## ACTION ITEM
Within the records, find every line that includes the word "shifted" and copy it.

[Items from a data source]
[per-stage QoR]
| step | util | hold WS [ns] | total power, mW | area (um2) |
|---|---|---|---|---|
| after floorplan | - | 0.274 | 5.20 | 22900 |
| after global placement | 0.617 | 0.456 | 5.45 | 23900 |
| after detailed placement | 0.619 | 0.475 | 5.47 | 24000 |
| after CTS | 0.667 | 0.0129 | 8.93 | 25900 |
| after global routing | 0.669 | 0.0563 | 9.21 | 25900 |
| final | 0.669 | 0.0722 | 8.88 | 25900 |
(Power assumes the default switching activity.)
`src/include/tex_defines.svh`:
```
`ifndef TEX_DEFINES_SVH
`define TEX_DEFINES_SVH

// lanes per request, one memory bank per lane
`define TEX_NUM_LANES 4

// words per bank, addresses wrap at this depth
`define TEX_BANK_DEPTH 16

`define TEX_REQQ_DEPTH 2

`define TEX_INFO_BITS 8

`endif

```
`src/texels.hex`:
```
// one 32-bit texel word per line, word addresses 0 to 15
// every byte differs so that shifts and zero extension show up
8c1f2a03
91e4b715
a2d3c826
b3c2d937
c4b1ea48
d5a0fb59
e69f0c6a
f78e1d7b
087d2e8c
196c3f9d
2a5b40ae
3b4a51bf
4c3962c0
5d2873d1
6e1784e2
7f0695f3
```
`src/hw/tex_pkg.sv`:
```
`default_nettype none
`include "tex_defines.svh"

package tex_pkg;

    typedef logic [29:0] word_addr_t;
    typedef logic [31:0] byte_addr_t;
    typedef logic [31:0] texel_t;
    typedef logic [`TEX_NUM_LANES-1:0] lane_mask_t;
    typedef logic [1:0] texel_idx_t;

    typedef enum logic [1:0] {
        STRIDE_BYTE = 2'd0,
        STRIDE_HALF = 2'd1,
        STRIDE_WORD = 2'd2
    } tex_stride_e;

    typedef enum logic {
        FILTER_POINT    = 1'b0,
        FILTER_BILINEAR = 1'b1
    } tex_filter_e;

    // addr indexed as [lane][texel]
    typedef struct packed {
        lane_mask_t                              tmask;
        tex_filter_e                             filter;
        tex_stride_e                             stride;
        byte_addr_t [`TEX_NUM_LANES-1:0][3:0]    addr;
        logic [`TEX_INFO_BITS-1:0]               info;
    } tex_req_t;

    typedef struct packed {
        lane_mask_t                              tmask;
        texel_t [`TEX_NUM_LANES-1:0][3:0]        data;
        logic [`TEX_INFO_BITS-1:0]               info;
    } tex_rsp_t;

endpackage

`default_nettype wire

```
`src/hw/mem_pkg.sv`:
```
`default_nettype none
`include "tex_defines.svh"

package mem_pkg;

    // tag carries the texel index of the quad
    typedef struct packed {
        tex_pkg::word_addr_t addr;
        tex_pkg::texel_idx_t tag;
    } mem_lane_req_t;

    typedef struct packed {
        tex_pkg::texel_t     data;
        tex_pkg::texel_idx_t tag;
    } mem_lane_rsp_t;

    // one beat from the merger, lanes sharing a tag
    typedef struct packed {
        tex_pkg::lane_mask_t                     valid;
        tex_pkg::texel_t [`TEX_NUM_LANES-1:0]    data;
        tex_pkg::texel_idx_t                     tag;
    } mem_rsp_t;

endpackage

`default_nettype wire

```
`src/hw/sync_fifo.sv`:
```
`timescale 1ns/1ps
`default_nettype none

module sync_fifo #(
    parameter int WIDTH = 8,
    parameter int DEPTH = 4
) (
    input  wire              clk,
    input  wire              reset,
    input  wire              push,
    input  wire              pop,
    input  wire [WIDTH-1:0]  data_in,
    output logic [WIDTH-1:0] data_out,
    output logic             empty,
    output logic             full
);

    localparam int PTR_W = (DEPTH > 1) ? $clog2(DEPTH) : 1;
    localparam int CNT_W = $clog2(DEPTH + 1);

    logic [WIDTH-1:0] mem [DEPTH];
    logic [PTR_W-1:0] rd_ptr;
    logic [PTR_W-1:0] wr_ptr;
    logic [CNT_W-1:0] count;
    logic             do_push;
    logic             do_pop;

    assign empty    = (count == '0);
    assign full     = (count == CNT_W'(DEPTH));
    assign do_pop   = pop && ~empty;
    // a full fifo still takes a push on the cycle it pops
    assign do_push  = push && (~full || do_pop);
    assign data_out = mem[rd_ptr];

    always_ff @(posedge clk) begin
        if (do_push) begin
            mem[wr_ptr] <= data_in;
        end
    end

    always_ff @(posedge clk) begin
        if (reset) begin
            rd_ptr <= '0;
            wr_ptr <= '0;
            count  <= '0;
        end else begin
            if (do_push) begin
                wr_ptr <= (wr_ptr == PTR_W'(DEPTH - 1)) ? '0 : wr_ptr + 1'b1;
            end
            if (do_pop) begin
                rd_ptr <= (rd_ptr == PTR_W'(DEPTH - 1)) ? '0 : rd_ptr + 1'b1;
            end
            case ({do_push, do_pop})
                2'b10: count <= count + 1'b1;
                2'b01: count <= count - 1'b1;
                default: count <= count;
            endcase
        end
    end

endmodule

`default_nettype wire

```
`src/hw/tex_mem_bank.sv`:
```
`timescale 1ns/1ps
`default_nettype none
`include "tex_defines.svh"

module tex_mem_bank (
    input  wire                         clk,
    input  wire                         reset,
    input  wire                         req_valid,
    input  wire mem_pkg::mem_lane_req_t req,
    output logic                        req_ready,
    output logic                        rsp_valid,
    output mem_pkg::mem_lane_rsp_t      rsp,
    input  wire                         rsp_ready
);

    localparam int AW = $clog2(`TEX_BANK_DEPTH);

    tex_pkg::texel_t        texels [`TEX_BANK_DEPTH];
    mem_pkg::mem_lane_rsp_t rd_word;
    logic                   fifo_empty;
    logic                   fifo_full;

    initial begin
        $readmemh("/design/src/texels.hex", texels);
    end

    // word address wraps on the bank depth
    assign rd_word.data = texels[req.addr[AW-1:0]];
    assign rd_word.tag  = req.tag;

    assign req_ready = ~fifo_full;
    assign rsp_valid = ~fifo_empty;

    sync_fifo #(
        .WIDTH ($bits(mem_pkg::mem_lane_rsp_t)),
        .DEPTH (2)
    ) out_fifo (
        .clk      (clk),
        .reset    (reset),
        .push     (req_valid && req_ready),
        .pop      (rsp_valid && rsp_ready),
        .data_in  (rd_word),
        .data_out (rsp),
        .empty    (fifo_empty),
        .full     (fifo_full)
    );

endmodule

`default_nettype wire

```
`src/hw/tex_rsp_merge.sv`:
```
`timescale 1ns/1ps
`default_nettype none
`include "tex_defines.svh"

module tex_rsp_merge (
    input  wire tex_pkg::lane_mask_t                    bank_valid,
    input  wire mem_pkg::mem_lane_rsp_t [`TEX_NUM_LANES-1:0] bank_rsp,
    output tex_pkg::lane_mask_t                         bank_ready,
    output logic                                        rsp_valid,
    output mem_pkg::mem_rsp_t                           rsp,
    input  wire                                         rsp_ready
);

    localparam int N = `TEX_NUM_LANES;

    tex_pkg::texel_idx_t sel_tag;
    tex_pkg::lane_mask_t match;

    always_comb begin
        sel_tag = '0;
        // walk down so the lowest valid bank wins
        for (int i = N - 1; i >= 0; i--) begin
            if (bank_valid[i]) begin
                sel_tag = bank_rsp[i].tag;
            end
        end
        for (int i = 0; i < N; i++) begin
            match[i]       = bank_valid[i] && (bank_rsp[i].tag == sel_tag);
            rsp.data[i]    = bank_rsp[i].data;
        end
        rsp.valid = match;
        rsp.tag   = sel_tag;
    end

    assign rsp_valid  = |bank_valid;
    assign bank_ready = match & {N{rsp_ready}};

endmodule

`default_nettype wire

```
`src/hw/tex_memory.sv`:
```
`timescale 1ns/1ps
`default_nettype none
`include "tex_defines.svh"

module tex_memory (
    input  wire                                         clk,
    input  wire                                         reset,
    input  wire                                         req_valid,
    input  wire tex_pkg::tex_req_t                      req,
    output logic                                        req_ready,
    output tex_pkg::lane_mask_t                         mem_req_valid,
    output mem_pkg::mem_lane_req_t [`TEX_NUM_LANES-1:0] mem_req,
    input  wire tex_pkg::lane_mask_t                    mem_req_ready,
    input  wire                                         mem_rsp_valid,
    input  wire mem_pkg::mem_rsp_t                      mem_rsp,
    output logic                                        mem_rsp_ready,
    output logic                                        rsp_valid,
    output tex_pkg::tex_rsp_t                           rsp,
    input  wire                                         rsp_ready
);

    localparam int N     = `TEX_NUM_LANES;
    localparam int CTR_W = $clog2(N * 4 + 1);

    // waddr and offs are indexed as [texel][lane]
    typedef struct packed {
        tex_pkg::lane_mask_t               tmask;
        tex_pkg::tex_filter_e              filter;
        tex_pkg::tex_stride_e              stride;
        logic [3:0]                        dup;
        tex_pkg::word_addr_t [3:0][N-1:0]  waddr;
        logic [3:0][N-1:0][1:0]            offs;
        logic [`TEX_INFO_BITS-1:0]         info;
    } reqq_entry_t;

    reqq_entry_t in_entry;
    reqq_entry_t q;
    logic        reqq_push;
    logic        reqq_pop;
    logic        reqq_empty;
    logic        reqq_full;

    always_comb begin
        in_entry.tmask  = req.tmask;
        in_entry.filter = req.filter;
        in_entry.stride = req.stride;
        in_entry.info   = req.info;
        for (int j = 0; j < 4; j++) begin
            in_entry.dup[j] = req.tmask[0];
            for (int i = 0; i < N; i++) begin
                in_entry.waddr[j][i] = req.addr[i][j][31:2];
                in_entry.offs[j][i]  = req.addr[i][j][1:0];
                // any active lane off lane 0's word breaks the shared fetch
                if (req.tmask[i] && (req.addr[i][j][31:2] != req.addr[0][j][31:2])) begin
                    in_entry.dup[j] = 1'b0;
                end
            end
        end
    end

    assign reqq_push = req_valid && req_ready;
    assign req_ready = ~reqq_full;

    sync_fifo #(
        .WIDTH ($bits(reqq_entry_t)),
        .DEPTH (`TEX_REQQ_DEPTH)
    ) reqq (
        .clk      (clk),
        .reset    (reset),
        .push     (reqq_push),
        .pop      (reqq_pop),
        .data_in  (in_entry),
        .data_out (q),
        .empty    (reqq_empty),
        .full     (reqq_full)
    );

    // texel issue
    tex_pkg::texel_idx_t req_idx;
    tex_pkg::lane_mask_t sent_mask;
    tex_pkg::lane_mask_t req_fire;
    tex_pkg::lane_mask_t dup_mask;
    logic                texels_done;
    logic                texel_valid;
    logic                req_dup;
    logic                is_last_texel;
    logic                sent_all_ready;
    logic                last_texel_sent;

    assign texel_valid   = ~reqq_empty && ~texels_done;
    assign req_dup       = q.dup[req_idx];
    assign is_last_texel = (q.filter == tex_pkg::FILTER_BILINEAR) ? (req_idx == 2'd3)
                                                                   : (req_idx == 2'd0);
    assign req_fire      = mem_req_valid & mem_req_ready;

    assign sent_all_ready  = (&(mem_req_ready | sent_mask | ~q.tmask))
                          || (req_dup && mem_req_ready[0]);
    assign last_texel_sent = texel_valid && sent_all_ready && is_last_texel;

    always_ff @(posedge clk) begin
        if (reset || last_texel_sent) begin
            req_idx <= '0;
        end else if (texel_valid && sent_all_ready) begin
            req_idx <= req_idx + 1'b1;
        end
    end

    always_ff @(posedge clk) begin
        if (reset || reqq_pop) begin
            texels_done <= 1'b0;
        end else if (last_texel_sent) begin
            texels_done <= 1'b1;
        end
    end

    always_ff @(posedge clk) begin
        if (reset || sent_all_ready) begin
            sent_mask <= '0;
        end else begin
            sent_mask <= sent_mask | req_fire;
        end
    end

    always_comb begin
        for (int i = 0; i < N; i++) begin
            dup_mask[i]    = (i == 0) || ~req_dup;
            mem_req[i].addr = q.waddr[req_idx][i];
            mem_req[i].tag  = req_idx;
        end
        mem_req_valid = {N{texel_valid}} & q.tmask & dup_mask & ~sent_mask;
    end

    // response gather
    tex_pkg::texel_t [3:0][N-1:0] rsp_texels;
    tex_pkg::texel_t [3:0][N-1:0] rsp_texels_n;
    tex_pkg::tex_rsp_t            rsp_n;
    tex_pkg::texel_idx_t          rsp_idx;
    tex_pkg::lane_mask_t          rsp_cur_tmask;
    logic [CTR_W-1:0]             rsp_rem_ctr;
    logic [CTR_W-1:0]             rsp_cur_cnt;
    logic [CTR_W-1:0]             req_cnt;
    logic                         rsp_dup;
    logic                         rsp_fire;
    logic                         rsp_texels_done;
    logic                         stall_out;

    assign rsp_idx       = mem_rsp.tag;
    assign rsp_dup       = q.dup[rsp_idx];
    assign rsp_cur_tmask = rsp_dup ? q.tmask : mem_rsp.valid;
    assign rsp_cur_cnt   = CTR_W'($countones(rsp_cur_tmask));
    assign req_cnt       = CTR_W'($countones(q.tmask));
    assign rsp_fire      = mem_rsp_valid && mem_rsp_ready;

    always_comb begin
        tex_pkg::texel_t src;
        tex_pkg::texel_t shifted;
        logic [1:0]      off;
        rsp_texels_n = rsp_texels;
        for (int i = 0; i < N; i++) begin
            src     = (rsp_dup ? mem_rsp.data[0] : mem_rsp.data[i]) & {32{rsp_cur_tmask[i]}};
            off     = q.offs[rsp_idx][i];
            shifted = src;
            if (off[1]) begin
                shifted[15:0] = src[31:16];
            end
            if (off[0]) begin
                shifted[7:0] = shifted[15:8];
            end
            case (q.stride)
                tex_pkg::STRIDE_BYTE: shifted = {24'b0, shifted[7:0]};
                tex_pkg::STRIDE_HALF: shifted = {16'b0, shifted[15:0]};
                default: shifted = shifted;
            endcase
            rsp_texels_n[rsp_idx][i] = rsp_texels[rsp_idx][i] | shifted;
        end
    end

    always_ff @(posedge clk) begin
        if (reset || reqq_pop) begin
            rsp_texels <= '0;
        end else if (rsp_fire) begin
            rsp_texels <= rsp_texels_n;
        end
    end

    // loaded by the first lane request of the head entry
    always_ff @(posedge clk) begin
        if (reset) begin
            rsp_rem_ctr <= '0;
        end else if ((|req_fire) && (rsp_rem_ctr == '0)) begin
            rsp_rem_ctr <= (q.filter == tex_pkg::FILTER_BILINEAR) ? (req_cnt << 2) : req_cnt;
        end else if (rsp_fire) begin
            rsp_rem_ctr <= rsp_rem_ctr - rsp_cur_cnt;
        end
    end

    assign stall_out       = rsp_valid && ~rsp_ready;
    assign rsp_texels_done = rsp_fire && (rsp_rem_ctr == rsp_cur_cnt);
    assign reqq_pop        = rsp_texels_done;
    // only the completing beat waits on the output register
    assign mem_rsp_ready   = ~stall_out || (rsp_rem_ctr != rsp_cur_cnt);

    always_comb begin
        rsp_n.tmask = q.tmask;
        rsp_n.info  = q.info;
        for (int i = 0; i < N; i++) begin
            for (int j = 0; j < 4; j++) begin
                rsp_n.data[i][j] = rsp_texels_n[j][i];
            end
        end
    end

    always_ff @(posedge clk) begin
        if (reset) begin
            rsp_valid <= 1'b0;
        end else if (~stall_out) begin
            rsp_valid <= rsp_texels_done;
        end
    end

    always_ff @(posedge clk) begin
        if (~stall_out) begin
            rsp <= rsp_n;
        end
    end

endmodule

`default_nettype wire

```
`src/hw/tex_mem_top.sv`:
```
`timescale 1ns/1ps
`default_nettype none
`include "tex_defines.svh"

module tex_mem_top (
    input  wire                    clk,
    input  wire                    reset,
    input  wire                    req_valid,
    input  wire tex_pkg::tex_req_t req,
    output logic                   req_ready,
    output logic                   rsp_valid,
    output tex_pkg::tex_rsp_t      rsp,
    input  wire                    rsp_ready
);

    localparam int N = `TEX_NUM_LANES;

    tex_pkg::lane_mask_t              lane_req_valid;
    tex_pkg::lane_mask_t              lane_req_ready;
    mem_pkg::mem_lane_req_t [N-1:0]   lane_req;
    tex_pkg::lane_mask_t              lane_rsp_valid;
    tex_pkg::lane_mask_t              lane_rsp_ready;
    mem_pkg::mem_lane_rsp_t [N-1:0]   lane_rsp;
    logic                             merged_valid;
    logic                             merged_ready;
    mem_pkg::mem_rsp_t                merged_rsp;

    tex_memory tex_mem (
        .clk           (clk),
        .reset         (reset),
        .req_valid     (req_valid),
        .req           (req),
        .req_ready     (req_ready),
        .mem_req_valid (lane_req_valid),
        .mem_req       (lane_req),
        .mem_req_ready (lane_req_ready),
        .mem_rsp_valid (merged_valid),
        .mem_rsp       (merged_rsp),
        .mem_rsp_ready (merged_ready),
        .rsp_valid     (rsp_valid),
        .rsp           (rsp),
        .rsp_ready     (rsp_ready)
    );

    for (genvar i = 0; i < N; i++) begin : g_bank
        tex_mem_bank bank (
            .clk       (clk),
            .reset     (reset),
            .req_valid (lane_req_valid[i]),
            .req       (lane_req[i]),
            .req_ready (lane_req_ready[i]),
            .rsp_valid (lane_rsp_valid[i]),
            .rsp       (lane_rsp[i]),
            .rsp_ready (lane_rsp_ready[i])
        );
    end

    tex_rsp_merge merge (
        .bank_valid (lane_rsp_valid),
        .bank_rsp   (lane_rsp),
        .bank_ready (lane_rsp_ready),
        .rsp_valid  (merged_valid),
        .rsp        (merged_rsp),
        .rsp_ready  (merged_ready)
    );

endmodule

`default_nettype wire

```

## ANSWER BOX
        tex_pkg::texel_t shifted;
            shifted = src;
                shifted[15:0] = src[31:16];
                shifted[7:0] = shifted[15:8];
                tex_pkg::STRIDE_BYTE: shifted = {24'b0, shifted[7:0]};
                tex_pkg::STRIDE_HALF: shifted = {16'b0, shifted[15:0]};
                default: shifted = shifted;
            rsp_texels_n[rsp_idx][i] = rsp_texels[rsp_idx][i] | shifted;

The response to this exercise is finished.